> Brief: After locating the line with "after global routing", retype it and every later line exactly, stopping at the end of the records.

> Task data:
==> src/rxu_addr_match.sv <==
/*
 * Serial destination-address filter.
 * Assumes start pulses before the first address bit and bits arrive in
 * reception order, one per bit_valid, on the same clock.
 */
`timescale 1ns/100ps
module rxu_addr_match #(
    parameter int DA_BITS = 48
) (
    input wire logic clk,
    input wire logic rst,
    input wire logic ce,
    input wire logic [DA_BITS-1:0] station,
    input wire logic start,
    input wire logic bit_in,
    input wire logic bit_valid,
    output logic match,
    output logic match_valid
);

    // ****************************************************************
    // Compare state
    // ****************************************************************
    typedef enum logic [1:0] {
        RXU_IDLE = 2'b01,
        RXU_SHIFT = 2'b10
    } rxu_match_e;

    rxu_match_e state_r;  // Idle or collecting address bits
    logic [5:0] idx_r;  // Station bit under test
    logic miss_r;  // Any disagreement so far
    logic diff;  // Current bit disagrees
    logic last;  // Current bit is the final one

    assign diff = bit_in ^ station[idx_r];
    assign last = (idx_r == 6'(DA_BITS - 1));

    // Sequencer: a new start abandons any half-compared address
    always_ff @(posedge clk or posedge rst) begin
        if (rst) begin
            state_r <= RXU_IDLE;
            idx_r <= 6'h00;
            miss_r <= 1'b0;
        end else if (ce) begin
            if (start) begin
                state_r <= RXU_SHIFT;
                idx_r <= 6'h00;
                miss_r <= 1'b0;
            end else begin
                unique case (state_r)
                    RXU_IDLE: begin
                    end
                    RXU_SHIFT: begin
                        if (bit_valid) begin
                            miss_r <= miss_r | diff;
                            idx_r <= idx_r + 6'h01;
                            if (last) begin
                                state_r <= RXU_IDLE;
                            end
                        end
                    end
                endcase
            end
        end
    end

    // Verdict: one pulse after the 48th bit
    always_ff @(posedge clk or posedge rst) begin
        if (rst) begin
            match <= 1'b0;
            match_valid <= 1'b0;
        end else if (ce) begin
            match_valid <= (state_r == RXU_SHIFT) && bit_valid && last && !start;
            if ((state_r == RXU_SHIFT) && bit_valid && last && !start) begin
                match <= !(miss_r | diff);
            end
        end
    end

endmodule
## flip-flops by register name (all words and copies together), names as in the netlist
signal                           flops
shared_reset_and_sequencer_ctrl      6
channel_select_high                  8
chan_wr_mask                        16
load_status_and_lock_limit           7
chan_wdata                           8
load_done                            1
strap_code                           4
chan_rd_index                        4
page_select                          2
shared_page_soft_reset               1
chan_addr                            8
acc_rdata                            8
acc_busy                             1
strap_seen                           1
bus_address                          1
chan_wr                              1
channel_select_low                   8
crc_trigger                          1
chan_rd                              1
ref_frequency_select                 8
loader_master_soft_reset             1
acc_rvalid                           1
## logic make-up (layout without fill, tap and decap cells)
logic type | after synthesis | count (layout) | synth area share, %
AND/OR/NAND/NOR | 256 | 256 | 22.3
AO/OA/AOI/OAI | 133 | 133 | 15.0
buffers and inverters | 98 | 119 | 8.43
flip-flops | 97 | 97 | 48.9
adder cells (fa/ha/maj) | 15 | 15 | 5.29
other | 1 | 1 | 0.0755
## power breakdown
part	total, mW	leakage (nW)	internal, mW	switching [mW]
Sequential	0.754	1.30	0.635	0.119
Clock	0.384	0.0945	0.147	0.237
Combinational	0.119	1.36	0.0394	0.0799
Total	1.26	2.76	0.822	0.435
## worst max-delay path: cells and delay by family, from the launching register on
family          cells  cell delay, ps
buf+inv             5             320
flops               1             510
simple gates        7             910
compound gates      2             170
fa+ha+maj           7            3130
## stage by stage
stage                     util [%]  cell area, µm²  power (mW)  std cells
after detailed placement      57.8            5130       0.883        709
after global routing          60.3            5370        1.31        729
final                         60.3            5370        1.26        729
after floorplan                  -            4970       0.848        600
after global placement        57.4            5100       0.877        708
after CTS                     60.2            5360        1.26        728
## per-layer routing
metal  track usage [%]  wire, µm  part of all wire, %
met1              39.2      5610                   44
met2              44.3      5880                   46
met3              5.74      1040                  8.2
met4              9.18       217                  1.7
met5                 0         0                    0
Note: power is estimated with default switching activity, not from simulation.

> Task response:
after global routing          60.3            5370        1.31        729
final                         60.3            5370        1.26        729
after floorplan                  -            4970       0.848        600
after global placement        57.4            5100       0.877        708
after CTS                     60.2            5360        1.26        728
## per-layer routing
metal  track usage [%]  wire, µm  part of all wire, %
met1              39.2      5610                   44
met2              44.3      5880                   46
met3              5.74      1040                  8.2
met4              9.18       217                  1.7
met5                 0         0                    0
Note: power is estimated with default switching activity, not from simulation.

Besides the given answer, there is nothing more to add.